DATA TO EXAMINE
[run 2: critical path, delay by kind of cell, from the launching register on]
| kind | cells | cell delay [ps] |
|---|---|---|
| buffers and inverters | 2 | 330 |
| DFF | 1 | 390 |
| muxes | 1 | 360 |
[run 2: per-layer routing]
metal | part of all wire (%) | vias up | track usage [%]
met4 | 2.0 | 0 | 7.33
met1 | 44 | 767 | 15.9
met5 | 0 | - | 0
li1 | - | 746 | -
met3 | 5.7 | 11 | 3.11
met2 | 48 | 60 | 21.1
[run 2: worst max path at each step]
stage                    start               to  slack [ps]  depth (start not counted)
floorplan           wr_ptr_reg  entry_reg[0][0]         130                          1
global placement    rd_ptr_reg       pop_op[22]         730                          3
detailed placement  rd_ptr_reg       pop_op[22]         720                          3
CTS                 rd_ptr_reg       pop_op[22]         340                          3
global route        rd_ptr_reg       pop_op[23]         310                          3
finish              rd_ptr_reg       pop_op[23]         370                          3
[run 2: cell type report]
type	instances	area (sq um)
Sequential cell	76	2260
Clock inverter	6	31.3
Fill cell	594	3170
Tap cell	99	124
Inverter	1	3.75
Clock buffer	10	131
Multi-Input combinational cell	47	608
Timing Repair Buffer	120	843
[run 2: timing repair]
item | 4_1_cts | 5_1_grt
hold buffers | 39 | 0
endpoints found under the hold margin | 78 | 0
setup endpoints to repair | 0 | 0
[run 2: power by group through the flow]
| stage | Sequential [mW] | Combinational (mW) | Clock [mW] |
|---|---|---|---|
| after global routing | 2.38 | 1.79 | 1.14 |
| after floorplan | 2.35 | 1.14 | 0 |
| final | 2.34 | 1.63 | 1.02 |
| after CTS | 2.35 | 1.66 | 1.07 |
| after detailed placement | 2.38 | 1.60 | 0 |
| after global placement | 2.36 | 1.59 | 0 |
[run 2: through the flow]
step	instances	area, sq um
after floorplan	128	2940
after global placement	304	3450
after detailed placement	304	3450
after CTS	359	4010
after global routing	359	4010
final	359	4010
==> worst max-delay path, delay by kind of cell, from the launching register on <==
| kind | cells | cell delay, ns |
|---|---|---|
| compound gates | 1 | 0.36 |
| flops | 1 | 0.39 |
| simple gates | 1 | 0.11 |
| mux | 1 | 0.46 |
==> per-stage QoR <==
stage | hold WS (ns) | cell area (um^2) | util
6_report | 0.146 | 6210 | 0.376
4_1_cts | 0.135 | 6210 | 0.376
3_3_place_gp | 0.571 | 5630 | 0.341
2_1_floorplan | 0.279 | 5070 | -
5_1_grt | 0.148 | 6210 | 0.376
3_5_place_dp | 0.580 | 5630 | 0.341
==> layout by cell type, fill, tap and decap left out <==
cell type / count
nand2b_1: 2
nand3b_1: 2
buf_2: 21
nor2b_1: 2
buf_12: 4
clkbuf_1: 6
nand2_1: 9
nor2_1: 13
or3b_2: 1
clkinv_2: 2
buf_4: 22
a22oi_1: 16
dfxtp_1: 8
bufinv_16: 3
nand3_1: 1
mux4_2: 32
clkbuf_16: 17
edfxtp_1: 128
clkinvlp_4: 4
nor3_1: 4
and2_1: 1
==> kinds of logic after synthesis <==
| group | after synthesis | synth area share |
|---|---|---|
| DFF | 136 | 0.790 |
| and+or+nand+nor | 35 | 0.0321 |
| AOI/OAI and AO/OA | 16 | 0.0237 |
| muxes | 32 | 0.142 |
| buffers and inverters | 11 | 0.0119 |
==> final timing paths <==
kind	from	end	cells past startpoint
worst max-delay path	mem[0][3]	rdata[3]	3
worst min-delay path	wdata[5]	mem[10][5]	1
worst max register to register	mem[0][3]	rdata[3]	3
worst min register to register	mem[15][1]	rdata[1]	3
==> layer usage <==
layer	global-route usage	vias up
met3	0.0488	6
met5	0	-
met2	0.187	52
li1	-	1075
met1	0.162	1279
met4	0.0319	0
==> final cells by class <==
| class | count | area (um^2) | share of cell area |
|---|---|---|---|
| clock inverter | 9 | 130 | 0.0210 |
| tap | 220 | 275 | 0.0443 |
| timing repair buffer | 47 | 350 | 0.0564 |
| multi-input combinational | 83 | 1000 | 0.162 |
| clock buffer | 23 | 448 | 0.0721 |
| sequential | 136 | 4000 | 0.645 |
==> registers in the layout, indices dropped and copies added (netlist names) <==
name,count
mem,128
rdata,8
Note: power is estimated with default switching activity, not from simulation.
**src/rtl/bmws_pkg.sv**
```systemverilog
// ----------------------------------------------------------------------------
// bmws_pkg
// Shared types, constants and state codes for the bucketed window statistics.
// ----------------------------------------------------------------------------
package bmws_pkg;

    localparam int BUCKETS = 64;
    localparam int IDX_W   = $clog2(BUCKETS);
    localparam int NB_W    = $clog2(BUCKETS + 1);
    localparam int ENT_W   = 64 + 64 + 64 + 32;

    localparam logic [15:0] MS_RESET = 16'd100;
    localparam logic [63:0] S64_MIN  = 64'h8000_0000_0000_0000;
    localparam logic [63:0] S64_MAX  = 64'h7FFF_FFFF_FFFF_FFFF;

    localparam logic [1:0] ST_OK    = 2'd0;
    localparam logic [1:0] ST_SMALL = 2'd1;
    localparam logic [1:0] ST_FIRST = 2'd2;
    localparam logic [1:0] ST_LARGE = 2'd3;

    typedef struct packed {
        logic        kind;
        logic [31:0] value;
        logic [31:0] elapsed_ms;
        logic [31:0] window_ms;
        logic        use_full_window;
    } req_t;

    typedef struct packed {
        logic [63:0] max_sample;
        logic [63:0] min_sample;
        logic [31:0] sample_count;
        logic [6:0]  window_buckets;
        logic [63:0] window_sum;
        logic [63:0] max_bucket_sum;
        logic [63:0] min_bucket_sum;
        logic [63:0] avg_per_bucket;
        logic [63:0] avg_per_sample;
        logic [63:0] total_ever;
        logic [62:0] count_ever;
        logic [1:0]  status;
    } rsp_t;

    typedef struct packed {
        logic [63:0] bmax;
        logic [63:0] bmin;
        logic [63:0] bsum;
        logic [31:0] bcnt;
    } ent_t;

    typedef enum logic [4:0] {
        S_IDLE, S_DIV1, S_DIV2, S_DECIDE, S_CLEAR, S_SRD, S_SWAIT, S_SWR,
        S_QSETUP, S_QRD, S_QWAIT, S_QACC, S_AVG1, S_AVG2, S_AVG3, S_AVG4, S_DONE
    } state_t;

    // 64-bit divider handshake
    typedef struct packed {
        logic        start;
        logic [63:0] num;
        logic [63:0] den;
    } div_req_t;

    typedef struct packed {
        logic        done;
        logic [63:0] quo;
        logic [63:0] rem;
    } div_rsp_t;

endpackage

```
**src/rtl/bmws_div.sv**
```systemverilog
// ----------------------------------------------------------------------------
// bmws_div
// Restoring divider, one quotient bit per cycle, 64 by 64 bits.
// ----------------------------------------------------------------------------
module bmws_div (
    input  logic               clk,
    input  logic               rst_n,
    input  bmws_pkg::div_req_t req,
    output bmws_pkg::div_rsp_t rsp
);

    logic [63:0] quo_reg, quo_next;
    logic [63:0] rem_reg, rem_next;
    logic [63:0] den_reg, den_next;
    logic [6:0]  cnt_reg, cnt_next;
    logic        run_reg, run_next;
    logic        done_reg, done_next;
    logic [64:0] trial;
    logic [64:0] shifted;

    // one shift-subtract step
    always_comb
    begin
        quo_next  = quo_reg;
        rem_next  = rem_reg;
        den_next  = den_reg;
        cnt_next  = cnt_reg;
        run_next  = run_reg;
        done_next = 1'b0;
        shifted   = {rem_reg, quo_reg[63]};
        trial     = shifted - {1'b0, den_reg};
        if (req.start)
        begin
            quo_next = req.num;
            rem_next = '0;
            den_next = req.den;
            cnt_next = 7'd0;
            run_next = 1'b1;
        end
        else if (run_reg)
        begin
            if (!trial[64])
            begin
                rem_next = trial[63:0];
                quo_next = {quo_reg[62:0], 1'b1};
            end
            else
            begin
                rem_next = shifted[63:0];
                quo_next = {quo_reg[62:0], 1'b0};
            end
            cnt_next = cnt_reg + 7'd1;
            if (cnt_reg == 7'd63)
            begin
                run_next  = 1'b0;
                done_next = 1'b1;
            end
        end
    end

    // control registers
    always_ff @(posedge clk or negedge rst_n)
    begin
        if (!rst_n)
        begin
            run_reg  <= 1'b0;
            done_reg <= 1'b0;
            cnt_reg  <= '0;
        end
        else
        begin
            run_reg  <= run_next;
            done_reg <= done_next;
            cnt_reg  <= cnt_next;
        end
    end

    // datapath registers
    always_ff @(posedge clk)
    begin
        quo_reg <= quo_next;
        rem_reg <= rem_next;
        den_reg <= den_next;
    end

    assign rsp.done = done_reg;
    assign rsp.quo  = quo_reg;
    assign rsp.rem  = rem_reg;

endmodule

```
**config.mk**
```make
export PLATFORM = sky130hd
export DESIGN_NAME = bmws_div
export DESIGN_NICKNAME = d
export VERILOG_FILES = /design/src/rtl/bmws_pkg.sv /design/src/rtl/bmws_div.sv
export SDC_FILE = /design/constraint.sdc
export NUM_CORES = 1
export LEC_CHECK = 0
export BUFFER_PORTS_ARGS = -buffer_cell sky130_fd_sc_hd__buf_2
export CORE_MARGIN = 1.5
export CORE_UTILIZATION = 55
export CTS_BUF_LIST = sky130_fd_sc_hd__clkbuf_2 sky130_fd_sc_hd__clkbuf_4 sky130_fd_sc_hd__clkbuf_8
export DETAILED_ROUTE_END_ITERATION = 12
export PLACE_DENSITY = 0.91
export SLEW_MARGIN = 10
export SYNTH_ARGS = -nofsm -noshare
export SYNTH_HDL_FRONTEND = slang
export SYNTH_SLANG_ARGS = --single-unit
```
**constraint.sdc**
```tcl
create_clock -name clk -period 11 [get_ports clk]
set_clock_uncertainty 0.15 [all_clocks]
set_input_delay 1.1 -clock clk [delete_from_list [all_inputs] [get_ports clk]]
set_output_delay 1.1 -clock clk [all_outputs]
set_load 0.05 [all_outputs]
```
### Word level (Yosys, flattened, before mapping)

Index checks and enable logic that the tools add are counted.

| cells by class | value |
|---|---|
| add/subtract/negate cells | 2 |
| multiply operators | 0 |
| divide/modulo/power cells | 0 |
| $lt $le $gt $ge | 0 |
| equality and inequality tests | 1 |
| shifts and indexed selects | 0 |
| muxes and demuxes | 12 |
| bitwise gates (word level) | 0 |
| reduce and logical (&&, ||, !) cells | 1 |

Operator list:

| operator | number |
|---|---|
| $mux W64 | 3 |
| $sub A65 B64 Y65 | 1 |
| $mux W7 | 2 |
| $add A7 B1 Y7 const B | 1 |
| $eq A7 B6 Y1 const B | 1 |
| $mux W1 | 7 |
| $reduce_bool A2 Y1 | 1 |

| storage, ports and cells | value |
|---|---|
| register bits | 201 |
| latch bits | 0 |
| bits in writable memories | 0 |
| bits in read-only memories | 0 |
| bits of input ports | 131 |
| output and inout port bits | 129 |
| logic and storage cells | 22 |
| memories | 0 |

### Longest topological paths before layout

| logic depth | value |
|---|---|
| word-level depth | 4 |
| mapped depth | 15 |
| mapped depth without buffers | 13 |

### Worst setup path before layout

No wires, ideal clock.

| timing path | value |
|---|---|
| path type | flip-flop to flip-flop |
| start | register quo_reg[63] |
| end | register rem_reg[52] |
| library setup time | 0.073 ns |
| arrival time | 3.792 ns |
| data required time | 10.777 ns |
| slack | 6.985 ns |
| stages on the path, launching flop included | 14 |
| path buffers | 0 |
| period minus slack after synthesis | 4.015 ns |
| cells stage by stage | edfxtp_1 > inv_1 > ha_1 > fa_1 > nor2b_1 > o2111ai_1 > a31oi_2 > a2111oi_4 > nor4_4 > nor4_4 > o21a_1 > or3_1 > or4_1 > o211ai_2 |

| between the ends | value |
|---|---|
| longest elaborated chain between the ends | 2 |

RTL lines:

| what | RTL line | source |
|---|---|---|
| start, declared | bmws_div.sv:12 | `logic [63:0] quo_reg, quo_next;` |
| start signal, assigned | bmws_div.sv:81 | `quo_reg <= quo_next;` |
| $sub A65 B64 Y65 | bmws_div.sv:31 | `trial = shifted - {1'b0, den_reg};` |
| $mux W64 | bmws_div.sv:42 | `if (!trial[64])` |
| end signal, assigned | bmws_div.sv:82 | `rem_reg <= rem_next;` |
| end, declared | bmws_div.sv:13 | `logic [63:0] rem_reg, rem_next;` |

Every way passes these cells.
A chain may end at the register's enable or synchronous reset.

### Worst setup path in the final report

Same ends and word-level chain as after synthesis.

==> flow_metrics.py <==
metrics = {
    "synthesis": {
        "syn_inst": 1235,
        "synthTopCellsByArea": "edfxtp_1 32%, dfxtp_1 11%, ha_1 6.8%",
        "synth_edf_count": 128,
        "synth_area_mm2": 0.0120,
        "yosys_warnings": 0,
        "ys_ff_latch": 201,
        "synth.distinct_cells": 72,
        "synth_nets": 1432,
        "synth_top_area_share": 0.320,
        "ys_seq_area_frac": 0.445,
        "synthArstFlopShare": 0.0448,
        "synth_common_cells": "136 x nand2_1, 128 x edfxtp_1, 91 x nor2_1",
        "yosysTopAreaCell": "edfxtp_1",
        "synth-main-ff-cell": "edfxtp_1",
        "yosysMostFrequentCell": "nand2_1",
        "syn_avg_cell_area_um2": 9.73,
    },
    "cts": {
        "cts_sinks": 201,
        "cts-htree-levels": 2,
        "cts_buffer_depth": 3,
        "cts_root_buf": "clkbuf_8",
        "holdBufCountCts": 0,
        "post-cts-setup-buffers": 0,
        "post_cts_resized": 0,
        "clock_latency_ns": 0.55,
        "path_clk_slew_ns": 0.06,
        "cts_buffers": 37,
        "cts_tree": "yes",
    },
    "layout": {
        "layout-drive-gt1-share": 0.280,
        "seqCellArea_mm2": 0.00535,
        "n_antenna_cell": 0,
        "final_net_count": 1669,
        "stdcell_count": 1776,
        "finish.utilization": 0.674,
        "n_fill_cell": 1648,
        "areaGrowthSynthToFinish_pct": 19.0,
        "multi_input_comb_area_mm2": 0.00607,
        "final_area_mm2": 0.0143,
    },
    "pwr": {
        "leakagePower_nw": 6.45,
        "p_per_area_mw_per_mm2": 139,
        "ir_worst_vdd_v": 0.000137,
        "power.total_mw": 1.99,
    },
    "detailed_routing": {
        "vias": 10568,
        "dr.pass1.iters": 5,
        "routed_wl_um": 33200,
        "drc": 0,
        "viasPerCell": 5.95,
        "first_iter_violations": 717,
        "ant_nets": 0,
        "routedWlPerCell_um": 18.7,
    },
    "placed_design": {
        "place_area_mm2": 0.0135,
        "dp_slack_ns": 6.22,
        "routabilityCongestion": 0.926,
        "io_buffer_count": 259,
        "post-place-cells": 1708,
        "dp_hpwl_um": 24300,
    },
    "worst_setup_path": {
        "critPathKind": "reg2reg",
        "worstPathArrival_ns": 5.12,
        "start_kind": "register",
        "rr_startpoint": "quo_reg[63]",
        "crit_required_ns": 11.29,
        "end_kind": "register",
        "crit_path_max_fanout": 58,
        "startpoint": "quo_reg[63]",
    },
    "global_route": {
        "grt_pass1_vias": 10314,
        "grt_usage": 0.286,
        "grt-ovfl-total": 0,
        "grt_antenna_before_repair": 0,
        "grt_pass1_wl_um": 51200,
        "grt_max_degree": 85,
    },
    "sta": {
        "max_slew.worst_pin.slew_ns": 1.15,
        "setup_ws_ns": 6.17,
        "max_slew_margin": 0.230,
        "rsz0062_at_grt": "false",
        "hold_ws_ns": 0.250,
        "finalCritPeriodShare": 0.439,
        "fin_crit_ns": 4.83,
        "tns_ns": 0,
        "clock.fmax_mhz": 207,
        "hold_viol_final": 0,
        "drv_slew": 0,
        "setup_violations": 0,
    },
    "die": {
        "ios": 260,
        "die_y_um": 151,
        "initial_utilization": 0.566,
        "fp.dieW_um": 151,
        "die-area_mm2": 0.0227,
        "core_area_mm2": 0.0212,
        "rows": 53,
    },
    "run": {
        "drv_cap": 0,
    },
    "hold_path": {
        "min_path_type": "in2async",
    },
    "status": {
        "status": "complete, no violations",
    },
}
-- routing by layer --
layer	vias up	global-route usage	wire [µm]
li1	5031	-	-
met1	4940	0.354	13400
met5	-	0	0
met2	505	0.482	15800
met3	92	0.0666	2870
met4	0	0.117	1180
-- cell usage in the layout, fill, tap and decap left out, types with 8 or more instances in the layout --
cell type,n
o31ai_1,10
o21bai_1,11
dfrtp_1,8
a21o_1,31
dfxtp_1,64
buf_2,258
ha_1,65
buf_4,8
a21oi_1,86
edfxtp_1,128
nand2b_1,10
xor2_1,23
a311oi_1,27
a31oi_1,8
a211oi_1,17
o21a_1,10
clkbuf_8,43
mux2_2,63
o21ai_0,56
nand4_1,24
inv_1,86
xnor2_1,31
nand2_1,136
nand3_1,28
nor2_1,90
and3_1,8
clkbuf_4,15
nor3_1,14
mux2i_1,21
o211ai_1,8
-- area by class of cell --
cell class                      instances  area share
Multi-Input combinational cell        878       0.425
Sequential cell                       201       0.374
Timing Repair Buffer                  267      0.0953
Clock buffer                           58      0.0493
Tap cell                              275      0.0241
Inverter                               87      0.0228
Clock inverter                         10     0.00971
-- critical path, cell delays in order, from the launching register on --
cell and delay, ns:
edfxtp_1 0.37, inv_1 0.06, ha_1 0.21, fa_1 0.42, nor2b_1 0.18, o2111ai_1 0.20
a31oi_2 0.40, a2111oi_4 0.16, nor4_4 0.40, nor4_4 0.09, o21a_1 0.24, or3_2 0.96
or4_1 0.69, o211ai_2 0.14
-- cell families (layout without fill, tap and decap cells) --
kind of cell / count (synthesis) / in the layout / synth area share
AOI/OAI and AO/OA: 318 / 318 / 0.179
and+or+nand+nor: 356 / 356 / 0.140
muxes: 84 / 84 / 0.0765
xor gates and xnor gates: 54 / 54 / 0.0394
buffers and inverters: 156 / 422 / 0.0502
adders and majority gates: 66 / 66 / 0.0694
DFF: 201 / 201 / 0.445
-- final timing paths --
kind,end,slack [ns],cells past startpoint
setup / recovery,rem_reg[52],6.17,13
hold / removal,cnt_reg[5],0.25,1
setup reg to reg,rem_reg[52],6.17,13
hold reg to reg,rem_reg[14],0.35,2
max in group asynchronous,run_reg,10.25,1
min in group clk,rem_reg[14],0.35,2
-- report_power, final --
part | leakage (nW) | switching, mW | internal, mW | total (mW)
registers | 1.94 | 0.0230 | 0.855 | 0.878
clock network | 0.445 | 0.328 | 0.481 | 0.809
logic | 4.07 | 0.204 | 0.0964 | 0.301
total | 6.45 | 0.555 | 1.43 | 1.99
Power figures use the tool's default switching activity.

BRIEF
Please copy, exactly as written, every line in the listing above from the line with "clkbuf_1: 6" up to and including the line with "136 | 0.790 |".

ANSWER BOX
clkbuf_1: 6
nand2_1: 9
nor2_1: 13
or3b_2: 1
clkinv_2: 2
buf_4: 22
a22oi_1: 16
dfxtp_1: 8
bufinv_16: 3
nand3_1: 1
mux4_2: 32
clkbuf_16: 17
edfxtp_1: 128
clkinvlp_4: 4
nor3_1: 4
and2_1: 1
==> kinds of logic after synthesis <==
| group | after synthesis | synth area share |
|---|---|---|
| DFF | 136 | 0.790 |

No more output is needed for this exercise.